• _WHAT IS BEING ASKED_
Using the records below, give again exactly the lines from the line that contains "seqCellArea_um2 = 233" through the line that contains "[detailed_routing]", both ends included, and only those.

• _INPUT DATA_
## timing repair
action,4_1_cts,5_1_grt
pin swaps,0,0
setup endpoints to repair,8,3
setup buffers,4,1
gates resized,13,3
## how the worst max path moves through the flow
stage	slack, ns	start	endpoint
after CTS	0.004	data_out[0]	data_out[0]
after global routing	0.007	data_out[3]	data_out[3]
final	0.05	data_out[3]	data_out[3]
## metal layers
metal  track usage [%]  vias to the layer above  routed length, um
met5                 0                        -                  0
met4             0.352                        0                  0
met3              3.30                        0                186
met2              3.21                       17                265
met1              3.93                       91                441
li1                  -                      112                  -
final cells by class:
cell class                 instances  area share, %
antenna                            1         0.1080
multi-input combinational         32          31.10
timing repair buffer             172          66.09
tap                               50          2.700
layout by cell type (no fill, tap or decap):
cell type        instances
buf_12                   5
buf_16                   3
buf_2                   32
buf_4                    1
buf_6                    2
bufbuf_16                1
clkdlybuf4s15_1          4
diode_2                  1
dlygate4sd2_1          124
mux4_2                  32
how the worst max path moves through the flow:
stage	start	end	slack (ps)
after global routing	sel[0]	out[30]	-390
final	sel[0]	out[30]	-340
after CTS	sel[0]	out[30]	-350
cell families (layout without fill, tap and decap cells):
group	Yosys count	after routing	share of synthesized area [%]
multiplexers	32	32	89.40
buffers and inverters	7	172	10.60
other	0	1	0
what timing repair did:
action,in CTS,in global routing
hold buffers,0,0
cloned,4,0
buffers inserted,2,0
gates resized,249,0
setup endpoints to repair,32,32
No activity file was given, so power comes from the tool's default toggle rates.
[config.mk]
export PLATFORM = sky130hd
export DESIGN_NAME = convolver
export DESIGN_NICKNAME = convolver
export VERILOG_FILES = /design/flow/design.v
export SDC_FILE = /design/flow/constraint.sdc
export NUM_CORES = 4
export LEC_CHECK = 1
export CORE_UTILIZATION = 30
[constraint.sdc]
current_design convolver

set clk_period 24.0
set clk_io_pct 0.2

create_clock -name clk0 -period $clk_period [get_ports {clk}]

set non_clock_inputs [all_inputs -no_clocks]
set_input_delay [expr $clk_period * $clk_io_pct] -clock clk0 $non_clock_inputs
set_output_delay [expr $clk_period * $clk_io_pct] -clock clk0 [all_outputs]
[design.v]
module convolver #(
    parameter N = 16,   
    parameter Q = 12,   
    parameter n = 416,  
    parameter k = 3,    
    parameter s = 1,    
    parameter NUM_MAC = 8  
)(
    input wire clk,
    input wire rst,
    input wire en,
    input wire [N-1:0] activation_in,
    input wire [(k*k*N)-1:0] weight, 
    input wire [N-1:0] batch_gamma,  
    input wire [N-1:0] batch_beta,   
    output reg [N-1:0] conv_out,  
    output reg valid_out,    
    output reg done          
);
    reg [N-1:0] line_buffer [(k-1)*n-1:0];
    wire [N-1:0] window_buffer [0:k*k-1];
    integer i;
    always @(posedge clk) begin
        if (rst) begin
            for (i = 0; i < (k-1)*n; i = i + 1) begin
                line_buffer[i] <= 0;
            end
        end else if (en) begin
            for (i = (k-1)*n-1; i > 0; i = i - 1) begin
                line_buffer[i] <= line_buffer[i-1];
            end
            line_buffer[0] <= activation_in;  
        end
    end
    genvar x, y;
    generate
        for (y = 0; y < k; y = y + 1) begin : window_row
            for (x = 0; x < k; x = x + 1) begin : window_col
                if (y == k-1) begin
                    assign window_buffer[y*k + x] = line_buffer[x];  
                end else begin
                    assign window_buffer[y*k + x] = line_buffer[y*n + x];
                end
            end
        end
    endgenerate
    reg [N-1:0] conv_temp;
    always @(*) begin
        conv_temp = 0;
        for (i = 0; i < k*k; i = i + 1) begin
            conv_temp = conv_temp + (($signed(window_buffer[i]) * $signed(weight[i*N +: N])) >>> Q);
        end
    end
    wire [N-1:0] bn_out;
    assign bn_out = (conv_temp * batch_gamma) + batch_beta;
    assign conv_out = (bn_out[N-1]) ? (bn_out >>> 3) : bn_out;  
endmodule
[run.sh]
#!/bin/bash
# OpenROAD 26Q1-2900-gdf79404cd8, Yosys 0.63+post, stock flow scripts
make -C /OpenROAD-flow-scripts/flow DESIGN_CONFIG=/design/flow/config.mk WORK_HOME=/design/flow/orfs finish
==> results.py <==
# Physical implementation metrics
metrics = {
    "status": {
        "run_status": "finished, final reports clean",
    },
    "placement": {
        "io_buffers": 209,
        "preCtsSetupSlack_ns": 0.200,
        "dp_hpwl_um": 276000,
        "place_congestion": 0.839,
    },
    "layout": {
        "fillers": 86500,
        "lay_top_count": "nor2_1",
        "comb_area_mm2": 0.125,
        "top_regs": "line_buffer x6704",
        "ff_latch_area_mm2": 0.134,
        "drive_above_1_share_pct": 5.86,
        "regMostFlops": "line_buffer",
        "largest_reg_flops": 6704,
        "area_delta_synth_final_pct": 14.0,
        "final_cell_mix": "nor2_1, mux2i_1, dfxtp_1, inv_1, fa_1",
    },
    "timing": {
        "finalSetupViolCount": 0,
        "worst_clock_skew_ns": 0.0417,
        "report.final.slew_viol_count": 0,
        "fin_crit_ns": 23.33,
        "tns_ns": 0,
        "setup_ws_ns": 0.673,
        "rsz0062_at_grt": "false",
        "max_freq_mhz": 42.9,
        "tightest_slew_ns": 0.860,
        "period_used_pct": 97.2,
        "hold_violations": 0,
        "slew_headroom_pct": 42.6,
    },
    "job": {
        "drv_cap": 0,
        "warnings": 74,
    },
    "worst_setup_path": {
        "cp.arrival_ns": 18.53,
        "criticalPathCategory": "input pin to output port",
        "cpMostUsedCell": "fa_1",
        "max_stage_delay_ns": 0.61,
        "crit_slowest_cell": "clkdlybuf4s50_1",
        "critPathMaxFanout": 15,
        "critPathRequiredTime_ns": 19.20,
        "path_delay_family": "adder cells",
        "start_kind": "input pin",
        "cp-end-kind": "output port",
        "crit_buf_inv": 18,
    },
    "routing": {
        "wl_um": 457000,
        "vias": 163000,
        "wl_per_cell_um": 12.0,
        "firstDrtPassIters": 7,
        "vias_per_cell": 4.25,
        "drtAntennaViolNets": 0,
        "drt-initial-drc-count": 7423,
        "route.detailed.drc": 0,
    },
    "synthesis": {
        "synth_seq_share_pct": 49.7,
        "synth-edff-count": 0,
        "synth_area_mm2": 0.270,
        "synthArstFlopShare_pct": 0,
        "synth_warnings": 5,
        "ys_cells": 26100,
        "syn_inst": 26100,
        "yosys_area_mm2": 0.270,
        "netlist.top_cell.by_area": "dfxtp_1",
        "syn_avg_cell_area_um2": 10.3,
        "synth.distinct_cells": 58,
        "top_cells_by_area": "dfxtp_1, mux2i_1, nor2_1",
        "ys_ff": 6704,
        "yosys_most_used_dff": "dfxtp_1",
        "top_area_share_pct": 49.7,
    },
    "floorplan": {
        "rows": 348,
        "dieWidth_um": 951,
        "fp_util_pct": 30.1,
        "die_y_um": 951,
        "chipArea_mm2": 0.904,
        "boundaryPins": 213,
        "core_area_mm2": 0.897,
    },
    "clock_network": {
        "cts_setup_buffers": 0,
        "cts_sinks": 6704,
        "clk_path_buf_depth": 4,
        "ctsHoldBuffers": 0,
        "clkLatencyLatePin_ns": 1.08,
        "htree_levels": 6,
        "cts.reportedPaths.clkPinSlew_ns": 0.06,
        "cts_tree": "done",
        "root_buffer": "clkbuf_16",
        "ctsResizeCount": 0,
        "numCtsBuffers": 698,
    },
    "global_routing": {
        "grt-ovfl-total": 0,
        "grt_pass1_vias": 158000,
        "antenna_found_initial": 24,
        "grt_usage_pct": 10.3,
        "grt_pass1_wl_um": 779000,
        "grt_max_degree": 173,
    },
    "hold_path": {
        "hold_path_class": "flip-flop to flip-flop",
    },
}
worst reg2reg max path, stage by stage (launching register included):
cell,delay (ns)
dfxtp_1,0.78
buf_4,0.39
mux2i_1,0.15
nor2_1,0.12
[./run.sh]
#!/bin/bash
# OpenROAD 26Q1-2900-gdf79404cd8, Yosys 0.63+post, stock flow scripts
make -C /OpenROAD-flow-scripts/flow DESIGN_CONFIG=/design/flow/config.mk WORK_HOME=/design/flow/orfs finish
[./config.mk]
export PLATFORM = sky130hd
export DESIGN_NAME = bounding_box
export DESIGN_NICKNAME = bounding_box
export VERILOG_FILES = /design/flow/design.v
export SDC_FILE = /design/flow/constraint.sdc
export NUM_CORES = 4
export LEC_CHECK = 1
export CORE_UTILIZATION = 30
[./constraint.sdc]
current_design bounding_box

set clk_period 10.7
set clk_io_pct 0.2

create_clock -name clk0 -period $clk_period

set non_clock_inputs [all_inputs -no_clocks]
set_input_delay [expr $clk_period * $clk_io_pct] -clock clk0 $non_clock_inputs
set_output_delay [expr $clk_period * $clk_io_pct] -clock clk0 [all_outputs]
[./design.v]
module bounding_box #(
    parameter N = 16
)(
    input wire [N-1:0] tx, ty, tw, th, 
    input wire [N-1:0] anchor_w, anchor_h,  
    input wire [N-1:0] cx, cy,  
    output wire [N-1:0] bx, by, bw, bh
);
    assign bx = tx + cx;
    assign by = ty + cy;
    assign bw = (tw * anchor_w) >>> 10;  
    assign bh = (th * anchor_h) >>> 10;
endmodule
<file path="/design/flow/run.sh">
#!/bin/bash
# OpenROAD 26Q1-2900-gdf79404cd8, Yosys 0.63+post, stock flow scripts
make -C /OpenROAD-flow-scripts/flow DESIGN_CONFIG=/design/flow/config.mk WORK_HOME=/design/flow/orfs finish
</file>
<file path="/design/flow/config.mk">
export PLATFORM = sky130hd
export DESIGN_NAME = iou_computation
export DESIGN_NICKNAME = iou_computation
export VERILOG_FILES = /design/flow/design.v
export SDC_FILE = /design/flow/constraint.sdc
export NUM_CORES = 4
export LEC_CHECK = 1
export CORE_UTILIZATION = 30
</file>
<file path="/design/flow/constraint.sdc">
current_design iou_computation

set clk_period 160.5
set clk_io_pct 0.2

create_clock -name clk0 -period $clk_period

set non_clock_inputs [all_inputs -no_clocks]
set_input_delay [expr $clk_period * $clk_io_pct] -clock clk0 $non_clock_inputs
set_output_delay [expr $clk_period * $clk_io_pct] -clock clk0 [all_outputs]
</file>
==> design/flow/run.sh <==
#!/bin/bash
# OpenROAD 26Q1-2900-gdf79404cd8, Yosys 0.63+post, stock flow scripts
make -C /OpenROAD-flow-scripts/flow DESIGN_CONFIG=/design/flow/config.mk WORK_HOME=/design/flow/orfs finish
==> design/flow/config.mk <==
export PLATFORM = sky130hd
export DESIGN_NAME = regs
export DESIGN_NICKNAME = regs
export VERILOG_FILES = /design/flow/design.v
export SDC_FILE = /design/flow/constraint.sdc
export NUM_CORES = 4
export LEC_CHECK = 1
export CORE_UTILIZATION = 30
==> design/flow/constraint.sdc <==
current_design regs

set clk_period 1.2
set clk_io_pct 0.2

create_clock -name clk0 -period $clk_period [get_ports {clk_i_w}]

set non_clock_inputs [all_inputs -no_clocks]
set_input_delay [expr $clk_period * $clk_io_pct] -clock clk0 $non_clock_inputs
set_output_delay [expr $clk_period * $clk_io_pct] -clock clk0 [all_outputs]
$ cat flow/run.sh
#!/bin/bash
# OpenROAD 26Q1-2900-gdf79404cd8, Yosys 0.63+post, stock flow scripts
make -C /OpenROAD-flow-scripts/flow DESIGN_CONFIG=/design/flow/config.mk WORK_HOME=/design/flow/orfs finish
$ cat flow/config.mk
export PLATFORM = sky130hd
export DESIGN_NAME = simple_uart_send
export DESIGN_NICKNAME = simple_uart_send
export VERILOG_FILES = /design/flow/design.v
export SDC_FILE = /design/flow/constraint.sdc
export NUM_CORES = 4
export LEC_CHECK = 1
export CORE_AREA = 10 10 80 80
export DIE_AREA = 0 0 90 90
$ cat flow/constraint.sdc
current_design simple_uart_send

set clk_period 1.5
set clk_io_pct 0.2

create_clock -name clk0 -period $clk_period [get_ports {clk_i_w}]

set non_clock_inputs [all_inputs -no_clocks]
set_input_delay [expr $clk_period * $clk_io_pct] -clock clk0 $non_clock_inputs
set_output_delay [expr $clk_period * $clk_io_pct] -clock clk0 [all_outputs]
$ cat flow/design.v
module simple_uart_send(
     input  wire        rst_i_w
    ,input  wire        clk_i_w
    ,input  wire        en_i_w
    ,input  wire        send_i_w
    ,input  wire[7:0]   schar_i_w
    ,output reg[1:0]    sta_o_r
    ,output reg         txd_o_r
);
    reg[2:0] send_sta_r;
    reg[2:0] send_nxtsta_r;
    reg[3:0] send_dat_item_r;
    always @(posedge clk_i_w or negedge rst_i_w) begin
        if(!rst_i_w) begin
            send_dat_item_r <= 4'd0;
        end else begin
            if(en_i_w) begin
                case(send_sta_r)
                    3'b000: begin
                    end
                    3'b001: begin
                        send_dat_item_r <= 4'd0;
                    end
                    3'b010: begin
                        send_dat_item_r <= send_dat_item_r + 1;
                    end
                    3'b011: begin
                    end
                    default: begin
                    end
                endcase
            end
        end
    end
    always @(*) begin
        if(!rst_i_w) begin
            send_nxtsta_r = 3'b000;
        end else begin
            if(en_i_w) begin
                case(send_sta_r)
                    3'b000: begin
                    end
                    3'b001: begin
                        send_nxtsta_r = 3'b010;
                    end
                    3'b010: begin
                        if(send_dat_item_r == 8) begin
                            send_nxtsta_r = 3'b011;
                        end
                    end
                    3'b011: begin
                        send_nxtsta_r = 3'b000;
                    end
                    default: begin
                    end
                endcase
            end
        end
    end
    always @(posedge clk_i_w or negedge rst_i_w) begin
        if(!rst_i_w) begin
            sta_o_r <= 2'b00;
        end else begin
            if(en_i_w) begin
                case(send_sta_r)
                    3'b000: begin
                        sta_o_r <=  sta_o_r & 2'b10;
                    end
                    3'b001: begin
                        sta_o_r <=  sta_o_r | 2'b01;
                    end
                    3'b010: begin
                    end
                    3'b011: begin
                    end
                    default: begin
                        sta_o_r <= 2'b00;
                    end
                endcase
            end
        end
    end
    always @(posedge clk_i_w or negedge rst_i_w) begin
        if(!rst_i_w) begin
            txd_o_r <= 1'b1;
        end else begin
            if(en_i_w) begin
                case(send_sta_r)
                    3'b000: begin
                        txd_o_r <= 1'b1;
                    end
                    3'b001: begin
                        txd_o_r <= 1'b0;
                    end
                    3'b010: begin
                        txd_o_r <= schar_i_w[send_dat_item_r-1];
                    end
                    3'b011: begin
                        txd_o_r <= 1'b1;
                    end
                    default: begin
                    end
                endcase
            end
        end
    end
    always @(posedge clk_i_w or negedge rst_i_w) begin
        if(!rst_i_w) begin
            send_sta_r <= 3'b000;
        end else begin
            if(en_i_w) begin
                if(send_i_w) begin
                    send_sta_r <= 3'b001;
                end else begin
                    send_sta_r <= send_nxtsta_r;
                end
            end
        end
    end
endmodule
==> out/metrics.cfg <==
[critical_path]
critPathLaunchType = flip-flop
crit_slowest_cell = dfrtp_2
worstPathRequired_ns = 1.65
arrival_ns = 1.66
slowest_delay_ns = 0.42
setup.worst_path.class = reg2reg
r2r-end = txd_o_r$_DFFE_PN1P_
crit_family = multiplexers
cp-end-kind = flip-flop
path_cells = inv_4 -> ha_4 -> mux4_2 -> a22oi_2 -> mux2_4 -> o21ai_2
setup.worst_path.end = txd_o_r$_DFFE_PN1P_
worst_r2r_path_depth = 6
critPathMaxFanout = 5
cp_num_buf_inv = 1
startpoint = send_dat_item_r[0]$_DFFE_PN0P_
rrSetupSlack_ns = -0.009
cp.depth = 6
reg2reg_from = send_dat_item_r[0]$_DFFE_PN0P_

[clocking]
path_clk_slew_ns = 0.04
clk_latency_ns = 0.23
cts_inserted_buffers = 3
max-clock-path-buffers = 2
holdBufCountCts = 0
h-tree-depth = 1
cts_tree = built
cts_root_buffer = clkbuf_8

[finish]
seqCellArea_um2 = 233
finalCoreUtilization_pct = 22.4
most-common-layout-cells = clkdlybuf4s50_1, buf_4, o21ai_0, dfrtp_1, ha_1
mi_logic_area_um2 = 437
layoutNonFillerInstCount = 158
drive_gt1_share_pct = 33.0
nFillCells = 494
area_delta_synth_final_pct = 53.3

[worst_hold_path]
hold_class = in2async

[sta]
slew_violations = 0
hold_viol = 0
finalSetupViolCount = 1
layout_setup_ws_ns = -0.00934
fin_skew_ns = 0.00355
fmax_ghz = 0.663
rsz0062_at_grt = yes
holdWs_ns = 0.389
unconstrained_endpoints = 2
fin_crit_sh_pct = 101
period_minus_slack_ns = 1.51
unclocked_pins = 2

[placement]
numPlacedInstances = 152
portBuffers = 13
dpl.hpwl_mm = 1.23
gp_congestion = 0.757

[detailed_routing]
avgViaCountPerCell = 3.61
routed_wirelength_mm = 1.56
wire_per_inst_um = 9.89
drt.antenna.violating_nets = 0
vias = 570
drtIter0Drc = 16
drt-pass1-iter-count = 4
drc = 0
antennaDiodeCount = 0

[die]
coreArea_um2 = 4720
die_height_um = 90
fp.dieW_um = 90
fp_util_pct = 14.6
io_pins = 15
die-area_um2 = 8100
rows = 25

[synthesis]
synth_flops = 10
yosys_area_um2 = 691
yosys_cells = 65
syn_inst = 65
synthDistinctLibCells = 29
netlist_area_um2 = 691
yosys_warnings = 1
syn_area_per_cell_um2 = 10.6

[power_and_ir_drop]
ir_worst_vdd_mv = 0.262
power_density_nw_per_um2 = 747
p_leak_nw = 0.442

[status]
status = finished, violations left
violations = negative setup slack

[flow_run]
max-cap-violations = 0
log.warning_count = 33

[global_routing]
grt_pass1_wl_mm = 2.76
grt_pass1_vias = 645
antenna_found_initial = 0
grt_remaining_overflow = 0
grtUsageTotal_pct = 4.03
grt_start_max_net_pins = 12

Yosys cell counts, drive strengths merged:
| library cell | n | area share, % |
|---|---|---|
| a22oi | 1 | 1.1 |
| nand4b | 1 | 1.3 |
| ha | 7 | 13 |
| dlxtn | 2 | 4.3 |
| dfstp | 1 | 3.8 |
| nand3 | 3 | 2.2 |
| xnor2 | 1 | 1.3 |
| a22o | 2 | 2.5 |
| a21boi | 1 | 1.1 |
| clkbuf | 1 | 0.54 |
| mux2i | 2 | 2.9 |
| o31a | 1 | 1.3 |
| mux2 | 2 | 3.3 |
| nor3 | 2 | 1.4 |
| nor2b | 2 | 1.8 |
| inv | 5 | 2.7 |
| nand3b | 1 | 1.1 |
| buf | 3 | 4.3 |
| dfrtp | 7 | 25 |
| nand2 | 4 | 2.2 |
| and2 | 1 | 0.91 |
| or3 | 1 | 0.91 |
| a21o | 1 | 1.1 |
| o21ai | 8 | 5.8 |
| mux4 | 4 | 14 |
| conb | 1 | 0.54 |
power by group:
part           leakage (nW)  internal (W)  switching [W]
clock                0.0228      0.000184      0.0000859
sequential            0.118      0.000244      0.0000181
combinational         0.302      0.000163      0.0000945
total                 0.442      0.000592       0.000199
flip-flops by register name (all words and copies together), names as in the netlist:
| signal | cells |
|---|---|
| send_dat_item_r | 4 |
| send_nxtsta_r | 2 |
| send_sta_r | 2 |
| txd_o_r | 1 |
| sta_o_r | 1 |
cells by family (layout without fill, tap and decap cells):
kind of cell	Yosys count	in the layout	synth area share, %
buffers and inverters	9	35	7.61
AND-OR/OR-AND	14	14	12.9
multiplexers	8	8	19.7
flip-flops	8	8	29.2
latches	2	2	4.35
other	1	1	0.543
XOR/XNOR	1	1	1.27
AND/OR/NAND/NOR	15	15	11.8
adder cells (fa/ha/maj)	7	7	12.7
cell type report:
type	count	area share (%)
Inverter	5	2.01
Sequential cell	10	22.0
Multi-Input combinational cell	46	41.3
Tap cell	67	7.92
Timing Repair Buffer	26	22.6
Clock buffer	4	4.26
worst min path at each step:
| stage | end | slack, ns |
|---|---|---|
| 6_report | send_dat_item_r[3]$_DFFE_PN0P_ | 0.39 |
| 5_1_grt | send_dat_item_r[3]$_DFFE_PN0P_ | 0.44 |
| 4_1_cts | send_dat_item_r[3]$_DFFE_PN0P_ | 0.40 |
what timing repair did:
| item | CTS | global route |
|---|---|---|
| pin swaps | 1 | 0 |
| endpoints found under the setup margin | 2 | 3 |
| resized | 4 | 3 |
| setup buffers | 1 | 1 |
| cloned | 0 | 0 |
routing by layer:
layer	global-route usage [%]	up-vias	part of all wire [%]
met3	1.84	0	6.6
met5	0	-	0
met4	0.265	0	0
met1	4.78	274	45
li1	-	285	-
met2	6.84	11	48
metrics by stage:
step / power [W] / setup TNS (ns) / cell area [µm²] / setup slack (ns)
final: 0.000791 / -0.00934 / 1060 / -0.00934
after global routing: 0.000845 / -0.0623 / 1060 / -0.0561
after CTS: 0.000789 / -0.0240 / 1050 / -0.0240
after detailed placement: 0.000497 / -0.252 / 972 / -0.185
after global placement: 0.000493 / -0.214 / 972 / -0.154
after floorplan: 0.000391 / -0.0117 / 709 / -0.0117
Power is estimated from default activity; no workload was simulated.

• _RESPONSE TO THE TASK_
seqCellArea_um2 = 233
finalCoreUtilization_pct = 22.4
most-common-layout-cells = clkdlybuf4s50_1, buf_4, o21ai_0, dfrtp_1, ha_1
mi_logic_area_um2 = 437
layoutNonFillerInstCount = 158
drive_gt1_share_pct = 33.0
nFillCells = 494
area_delta_synth_final_pct = 53.3

[worst_hold_path]
hold_class = in2async

[sta]
slew_violations = 0
hold_viol = 0
finalSetupViolCount = 1
layout_setup_ws_ns = -0.00934
fin_skew_ns = 0.00355
fmax_ghz = 0.663
rsz0062_at_grt = yes
holdWs_ns = 0.389
unconstrained_endpoints = 2
fin_crit_sh_pct = 101
period_minus_slack_ns = 1.51
unclocked_pins = 2

[placement]
numPlacedInstances = 152
portBuffers = 13
dpl.hpwl_mm = 1.23
gp_congestion = 0.757

[detailed_routing]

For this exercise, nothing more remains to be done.